Moroccan Grilled Chicken
We got a panini maker for Christmas and I've been experimenting with the grill plates. I've found that it speeds up the cooking of steaks and fillets because it cooks on both sides at the same time.
This recipe is very flavorful and makes a quick weeknight meal. I don't think I've ever used so much paprika in a single recipe. If that spice doesn't interest you I think you could substitute curry powder or Rogan Josh seasoning for a different taste sensation.
Moroccan Grilled Chicken
Serves 4-5
1/2 cup plain Greek yogurt
4 1/2 tsp smoked paprika
1/2 tsp sugar
1/2 tsp salt
1/4 tsp ground pepper
1/4 tsp ginger
1/4 tsp cardamom
1/4 tsp cumin
1 1/4 lbs skinless chicken thighs, pounded to 1/4" thickness
In a small mixing bowl, stir together the yogurt and all the spices (first 8 ingredients).
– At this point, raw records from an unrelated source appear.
From an optimization exercise on the open Yosys and OpenROAD flow, aimed at small area; shortcuts taken in it are not production practice. Only simulation tests tie the RTL to the original design; equivalence was not proved. Power is estimated from default activity; no workload was simulated. No driver is modelled on the clock port, so clocking that relies on it looks cheaper here than on a real chip.

Design ahb_lite_slave, start of the top module:
module ahb_lite_slave (
  input  logic                    tb_clk,
  input  logic                    rst_i,
  input  logic                    hsel_i,
  input  logic [8-1:0]  haddr_i,
  input  ahb_pkg::htrans_e        htrans_i,
  input  ahb_pkg::hsize_e         hsize_i,
  input  logic                    hwrite_i,
  input  logic [32-1:0]  hwdata_i,
  output logic [32-1:0]  hrdata_o,
  output logic                    hready_o,
  output logic                    hresp_o
);
Size in the first run: about 1500 cells after synthesis, about 520 flip-flops, ~83 I/O pins, about 18000 µm² of cells after synthesis.
clock: 6.5 ns
lec_check: 0
cap_margin: 0
core_margin: 2
core_utilization: 60
place_density: 0.7
slew_margin: 0
synth_hierarchical: 1
standard.sh (not shown) runs the stock make flow with config.mk's settings and CLKGATE_MAP_FILE= SYNTH_SCRIPT=/design/flow/synth_recipe.tcl, a recipe that flattens the netlist after the stock synthesis.
==> flow/flow/run.sh <==
#!/bin/bash
# Standard layout, with small port buffers and a clock tree of larger sink clusters without
# dummy loads. Each tool's output goes to a log of its own in this folder.
set -euo pipefail
export BUFFER_PORTS_ARGS="-buffer_cell sky130_fd_sc_hd__buf_1"
export CTS_ARGS="-sink_clustering_enable -repair_clock_nets -dont_use_dummy_load -sink_clustering_size 30 -sink_clustering_max_diameter 100"
bash standard.sh > standard_make.log 2>&1
The first run completed with no timing, DRC or antenna violations.
Change:
--- a/flow/flow/run.sh
+++ b/flow/flow/run.sh
@@ -6 +6 @@
-export CTS_ARGS="-sink_clustering_enable -repair_clock_nets -dont_use_dummy_load -sink_clustering_size 30 -sink_clustering_max_diameter 100"
+export CTS_ARGS="-sink_clustering_enable -repair_clock_nets -dont_use_dummy_load -sink_clustering_size 34 -sink_clustering_max_diameter 80"
Result: The new run passed the timing, DRC and antenna checks. Routed wire length falls slightly. Die area is unchanged. Non-clock buffer count does not change. Clock-buffer cell count falls by 2. Clock skew falls by 20 ps. Cell area is about the same. Global-route usage falls by 0.17 points. Cell count hardly moves. Setup slack improved by 40 ps.
Change:
--- a/flow/flow/run.sh
+++ b/flow/flow/run.sh
@@ -6 +6 @@
-export CTS_ARGS="-sink_clustering_enable -repair_clock_nets -dont_use_dummy_load -sink_clustering_size 34 -sink_clustering_max_diameter 80"
+export CTS_ARGS="-sink_clustering_enable -repair_clock_nets -dont_use_dummy_load -sink_clustering_size 32 -sink_clustering_max_diameter 80"
CORE_UTILIZATION = 70   (was 60)
PLACE_DENSITY = 0.78   (was 0.7)
Combinational power shrinks by about 2%.
Hold slack degrades by 6.5 ps.
Non-clock buffer count does not change.
Global-route usage grows by 4.1 points.
Design area stays flat.
Total power grows by 0.58%.
Clock skew grows by 31 ps.
Sequential share of layout area grows by 0.14 points.
Core utilization grows by 11 points.
Area after synthesis is unchanged.
Clock power stays flat.

* * *

Setup of red:
ahb_lite_slave, a different RTL version from the one above (not shown whole).
Size in the first run: about 1500 cells after synthesis, ~520 flip-flops, ~83 I/O pins, roughly 18000 sq um of cells after synthesis.
Design ahb_lite_slave, start of the top module:
module ahb_lite_slave (
  input  logic                    tb_clk,
  input  logic                    rst_i,
  input  logic                    hsel_i,
  input  logic [8-1:0]  haddr_i,
  input  ahb_pkg::htrans_e        htrans_i,
  input  ahb_pkg::hsize_e         hsize_i,
  input  logic                    hwrite_i,
  input  logic [32-1:0]  hwdata_i,
  output logic [32-1:0]  hrdata_o,
  output logic                    hready_o,
  output logic                    hresp_o
);
make LEC_CHECK=0 CAP_MARGIN=20 CORE_MARGIN=2 CORE_UTILIZATION=70 PLACE_DENSITY=0.8 SLEW_MARGIN=20 SYNTH_HIERARCHICAL=1 finish   # period 6.5 ns
run.sh (not shown) runs the stock make flow with config.mk's settings and CLKGATE_MAP_FILE= SYNTH_SCRIPT=/design/flow/synth_recipe.tcl, a recipe that flattens the netlist after the stock synthesis.
Stock flow here: none of the scripts above is used.
The following lists how blue was set up differently from red:
==> flow/flow/run.sh (new file) <==
#!/bin/bash
# Standard layout, with small port buffers and a clock tree of larger sink clusters without
# dummy loads. Each tool's output goes to a log of its own in this folder.
set -euo pipefail
export BUFFER_PORTS_ARGS="-buffer_cell sky130_fd_sc_hd__buf_1"
export CTS_ARGS="-sink_clustering_enable -repair_clock_nets -dont_use_dummy_load -sink_clustering_size 30 -sink_clustering_max_diameter 100"
bash standard.sh > standard_make.log 2>&1
==> flow/standard.sh (new file) <==
#!/bin/bash
# synth_recipe.tcl (not shown) runs the flow's synth.tcl, then flattens the netlist and writes it again
# the make line also repeats each setting of config.mk as NAME=value (left out here)
make -C /OpenROAD-flow-scripts/flow DESIGN_CONFIG=/design/flow/config.mk WORK_HOME=/design/flow/orfs CLKGATE_MAP_FILE= SYNTH_SCRIPT=/design/flow/synth_recipe.tcl "${@:-finish}"
==> flow/config.mk <==
export PLATFORM = sky130hd
export DESIGN_NAME = ahb_lite_slave
export DESIGN_NICKNAME = ahb_lite_slave
export VERILOG_FILES = /design/flow/design.v
export SDC_FILE = /design/flow/constraint.sdc
export NUM_CORES = 4
export LEC_CHECK = 0
export CAP_MARGIN = 0
export CORE_MARGIN = 2
export CORE_UTILIZATION = 60
export PLACE_DENSITY = 0.7
export SLEW_MARGIN = 0
export SYNTH_HIERARCHICAL = 1
removed: flow/run.sh
Results
Per the comparison of blue with red, sum of routed wire segments on met1 climbed 5.5%, post-layout worst setup margin shows an increase of 0.36 ns.
Comparing transition time of the tightest slew-check pin for blue and red, the smaller number came from red.
Input changes introduced in green (baseline for comparison: blue):
==> flow/config.mk <==
export PLATFORM = sky130hd
export DESIGN_NAME = ahb_lite_slave
export DESIGN_NICKNAME = ahb_lite_slave
export VERILOG_FILES = /design/flow/design.v
export SDC_FILE = /design/flow/constraint.sdc
export NUM_CORES = 4
export LEC_CHECK = 0
export CAP_MARGIN = 20
export CORE_MARGIN = 2
export CORE_UTILIZATION = 60
export PLACE_DENSITY = 0.7
export SLEW_MARGIN = 20
export SYNTH_HIERARCHICAL = 1
blue -> green: count of pins over their slew limit delta 0, exact match
Looking at start point of the critical path, the u_addr_phase.dp_idx_o[1] result is from green; the u_addr_phase.dp_idx_o[3] one comes from blue.
Between green and blue, it is green whose clock skew is lower, by 0.0063 ns.
Final critical-path share of the clock period in green is 0.28 points below blue.
There was hardly any difference in overall power between green and blue.
Setup slack delta (green − blue): favourable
Lay the chicken out on a plate, tupperware or a pan and spread each piece with the yogurt mixture on both sides. Refrigerate for 1-2 hours.
Grill on a grill pan, preheated and sprayed with cooking spray. Cook for 4 minutes per side. Remove to a plate and cover with foil. Let rest for 5-10 minutes before serving. Discard any excess marinade.